Jennifer Steinkamp creates highly detailed, digital animations of motifs from nature. Projected at a large scale, they respond to the architectural spaces in which they are shown and play with the limits of perception by opening up an almost otherworldly sense of space. Both ephemeral and immersive, Steinkamp’s animations feature branches, flowers, vines, and trees that shift and sway as if propelled by a swirling breeze.
In 2012, Steinkamp began a series of works honoring teachers with tree dedications inspired by her first-grade teacher, who singled her sponge trees out as the best in the class. The series is named after Judy Crook, who taught color theory at Art Center College of Design, Pasadena, where Steinkamp began her studies in the late 1970s. In these works, hyper-real trees are rendered life size; branches trail and leaves fall as the seasons endlessly repeat, foregrounding both the ethereality and dynamism of life.

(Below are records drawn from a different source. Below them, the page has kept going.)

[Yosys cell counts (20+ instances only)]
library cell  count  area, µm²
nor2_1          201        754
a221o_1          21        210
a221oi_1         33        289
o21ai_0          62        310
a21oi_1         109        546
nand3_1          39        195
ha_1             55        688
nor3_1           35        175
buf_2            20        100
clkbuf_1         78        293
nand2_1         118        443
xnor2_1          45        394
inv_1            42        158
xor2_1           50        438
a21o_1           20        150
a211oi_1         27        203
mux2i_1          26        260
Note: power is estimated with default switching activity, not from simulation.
File: config.mk
export PLATFORM = sky130hd
export DESIGN_NAME = ewcc_ram
export DESIGN_NICKNAME = d
export VERILOG_FILES = /design/src/hw/rtl/ewcc_ram.sv
export SDC_FILE = /design/constraint.sdc
export NUM_CORES = 1
export LEC_CHECK = 0
export BUFFER_PORTS_ARGS = -buffer_cell sky130_fd_sc_hd__buf_2
export CORE_MARGIN = 5
export CORE_UTILIZATION = 50
export CTS_CLUSTER_DIAMETER = 80
export DETAILED_ROUTE_END_ITERATION = 7
export PLACE_DENSITY = 0.7
export SETUP_SLACK_MARGIN = 0.05
export SLEW_MARGIN = 40
export SYNTH_ARGS = -nofsm -noshare
export SYNTH_HDL_FRONTEND = slang
export SYNTH_SLANG_ARGS = --single-unit
File: constraint.sdc
create_clock -name clk -period 1.68 [get_ports clk]
set_clock_uncertainty 0.2 [all_clocks]
set_input_delay 0.084 -clock clk [delete_from_list [all_inputs] [get_ports clk]]
set_output_delay 0.084 -clock clk [all_outputs]
set_load 0.05 [all_outputs]
File: src/hw/rtl/ewcc_ram.sv
module ewcc_ram #(
  parameter int Width = 8,
  parameter int Depth = 16
) (
  input  logic                     clk,
  input  logic                     we,
  input  logic [$clog2(Depth)-1:0] waddr,
  input  logic [Width-1:0]         wdata,
  input  logic [$clog2(Depth)-1:0] raddr,
  output logic [Width-1:0]         rdata
);
  logic [Width-1:0] mem [Depth];

  always_ff @(posedge clk) begin
    if (we) begin
      mem[waddr] <= wdata;
    end
    rdata <= mem[raddr];
  end
endmodule
==> impl_metrics.ini <==
[status]
status = completed

[floorplanning]
fp.dieH_um = 111
core.rowCount = 37
die-area_um2 = 12400
core-area_um2 = 10200
initial_core_util = 0.505
io_pins = 26
die_x_um = 111

[worst_hold_path]
hp-class = primary input to flop
worstHoldStart = waddr[2]
hold_path_depth = 4
hold_path_end = mem[6][2]

[cells_and_area]
antenna_cells = 0
fill_cells = 719
drive_gt1_frac = 0.313
layoutNonFillerInstCount = 446
nets = 315
regArea_um2 = 4000
multi_input_area_um2 = 1070
synthToLayoutAreaGrowth_pct = 22.7

[clocking]
htree_num_levels = 4
cts.sinks = 136
max-clock-path-buffers = 2
cts_setup_buffers = 0
cts_tree = yes
cts.reportedPaths.clkPinSlew_ns = 0.06
cts_buffers = 17
cts-root-buf = clkbuf_8
insertion_delay_ns = 0.51

[worst_setup_path]
crit_path_max_fanout = 1
crit_chain = mux4_1, a22oi_1, nand2_1
reg2reg_from = mem[1][1]
worst_ep_arrival_time_ns = 1.76
crit_type = flop to flop
r2r_cells = 3
max_stage_delay_ns = 0.50
cp_data_required_time_ns = 1.88
cp_num_buf_inv = 0
r2r_end = rdata[1]
r2r_setup_slack_ns = 0.12
crit_path_top_delay_cell = mux4_1
cp-end-kind = flop
critPathLaunchType = flop
cpLargestDelayFamily = multiplexers

[synth]
synth_seq_area_share = 0.778
synth_cells = 229
yosys_warnings = 0
syn_avg_cell_area_um2 = 22.5
synth_top_area_cell = edfxtp_1
synth.top_cell.area_share = 0.747
ys_types = 19
ys_ff_latch = 136
netlist_area_um2 = 5150
syn-num-nets = 247
ys_top_cells_by_area = edfxtp_1 75%, mux4_2 7.9%, mux4_1 7.1%, dfxtp_1 3.1%, a22oi_1 2.3%

[timing]
max_freq_mhz = 641
relSlewSlack = 0.715
slew_viol_final = 0
post-route-period-util = 0.929
rsz0062_at_grt = false
worst_pin_slew_ns = 0.427
final.min_clock_period_ns = 1.56
hold_viol = 0
fin_tns_setup_ns = 0
setup_viol = 0

[placed_design]
port_buffers = 25
placed_cells = 402
dp_hpwl_um = 6110
gp_congestion = 0.714

[grt]
antenna_found_initial = 0
grt_pass1_vias = 2617
grt_max_degree = 33
grtUsageTotal = 0.169
grt_first_pass_wirelength_um = 15100
overflow = 0

[route]
drt-total-wl_um = 9780
drt.antenna.violating_nets = 0
vias = 2497
viasPerCell = 5.60
drtIter0Drc = 174
drc_errors = 0
drtPass1Iterations = 4
drt-wirelength-per-cell_um = 21.9

[pwr]
p_per_area_nw_per_um2 = 1290
power.leakage_nw = 2.18
vdd_drop_max_mv = 0.657

[job]
max-cap-violations = 0
## metal layers
metal	track usage	vias up	routed length, um
met3	0.0549	6	617
met4	0.0624	0	79
met1	0.224	1281	4110
li1	-	1115	-
met2	0.266	95	4980
met5	0	-	0
## cells in the mapped netlist
cell type        count
nor3_1               4
buf_2                3
a22oi_1             16
dfxtp_1              8
buf_4                1
mux4_1              14
nand2_1              9
nand2b_1             2
edfxtp_1           128
nand3_1              1
and2b_1              1
buf_6                3
or3b_2               1
and2_1               1
mux4_2              18
clkdlybuf4s25_2      3
nand3b_1             2
nor2_1              13
nor2b_1              1
## cells in the final DEF (no fill, tap or decap), types with 2 or more instances in the layout
| cell type | netlist | final |
|---|---|---|
| a22oi_1 | 16 | 15 |
| buf_12 | 0 | 3 |
| buf_2 | 3 | 25 |
| buf_4 | 1 | 19 |
| bufinv_16 | 0 | 5 |
| clkbuf_1 | 0 | 3 |
| clkbuf_16 | 0 | 16 |
| clkinv_2 | 0 | 2 |
| clkinv_4 | 0 | 4 |
| dfxtp_1 | 8 | 8 |
| dlygate4sd3_1 | 0 | 12 |
| edfxtp_1 | 128 | 128 |
| mux4_1 | 14 | 14 |
| mux4_2 | 18 | 18 |
| nand2_1 | 9 | 9 |
| nand2b_1 | 2 | 2 |
| nand3b_1 | 2 | 2 |
| nor2_1 | 13 | 13 |
| nor3_1 | 4 | 3 |
## worst reg2reg max path: stages (launching register included)
cell	delay (ns)
edfxtp_1	0.36
mux4_1	0.50
a22oi_1	0.29
nand2_1	0.10
## power by group
part / total (W) / internal (W) / leakage [nW] / switching (W)
clock: 0.00389 / 0.00256 / 0.303 / 0.00133
sequential: 0.00382 / 0.00379 / 1.22 / 0.0000218
combinational: 0.000456 / 0.000179 / 0.652 / 0.000277
## sequential cells by signal (all words and copies together), names as in the netlist
name,cells
mem,128
rdata,8
## cells by family (layout without fill, tap and decap cells)
logic type | Yosys count | count (layout) | synth area share
AOI/OAI and AO/OA | 16 | 16 | 0.0233
DFF | 136 | 136 | 0.778
and+or+nand+nor | 35 | 35 | 0.0318
muxes | 32 | 32 | 0.150
buffers and inverters | 10 | 91 | 0.0168
## cell type report
cell class              instances  area share
clock buffers                  20      0.0673
clock inverters                12      0.0321
multi-input cells              83       0.169
flip-flops and latches        136       0.634
well taps                     136      0.0269
repair buffers                 59      0.0709
## how the worst max path moves through the flow
stage,startpoint,endpoint,slack (ns),cells after the start
4_1_cts,mem[1][5],rdata[5],0.10,3
2_1_floorplan,waddr[2],mem[3][0],0.13,2
5_1_grt,mem[9][3],rdata[3],0.06,3
6_report,mem[1][1],rdata[1],0.12,3
3_3_place_gp,raddr[0],rdata[3],-0.04,5
3_5_place_dp,raddr[0],rdata[3],-0.01,5
## through the flow
step	hold slack, ns	utilization	cell area, um2	setup WS (ns)	total power (W)
final	0.0290	0.620	6320	0.119	0.00816
after global placement	0.270	0.546	5560	-0.0422	0.00431
after floorplan	-0.0171	-	5150	0.130	0.00415
after detailed placement	0.283	0.546	5560	-0.0118	0.00432
after CTS	0.00732	0.620	6310	0.102	0.00822
after global routing	0.0307	0.620	6320	0.0613	0.00842
## timing repair
item,CTS,global route
hold buffers,12,0
resized for setup,0,1
endpoints found under the setup margin,0,1
hold endpoints to repair,167,0
Power figures use the tool's default switching activity.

Judy Crook, 4 (2014) will be installed in MOCA Cleveland’s Gund Commons, an open-access space for the public. The limbs of the tree are laden with colorful, shimmering blossoms which repeatedly flower and mature; then fall as the leaves grow lush and green, and the cycle continues. An illusion of depth is created as the branches seem to stretch into the museum; transporting the viewer and creating a meditative experience.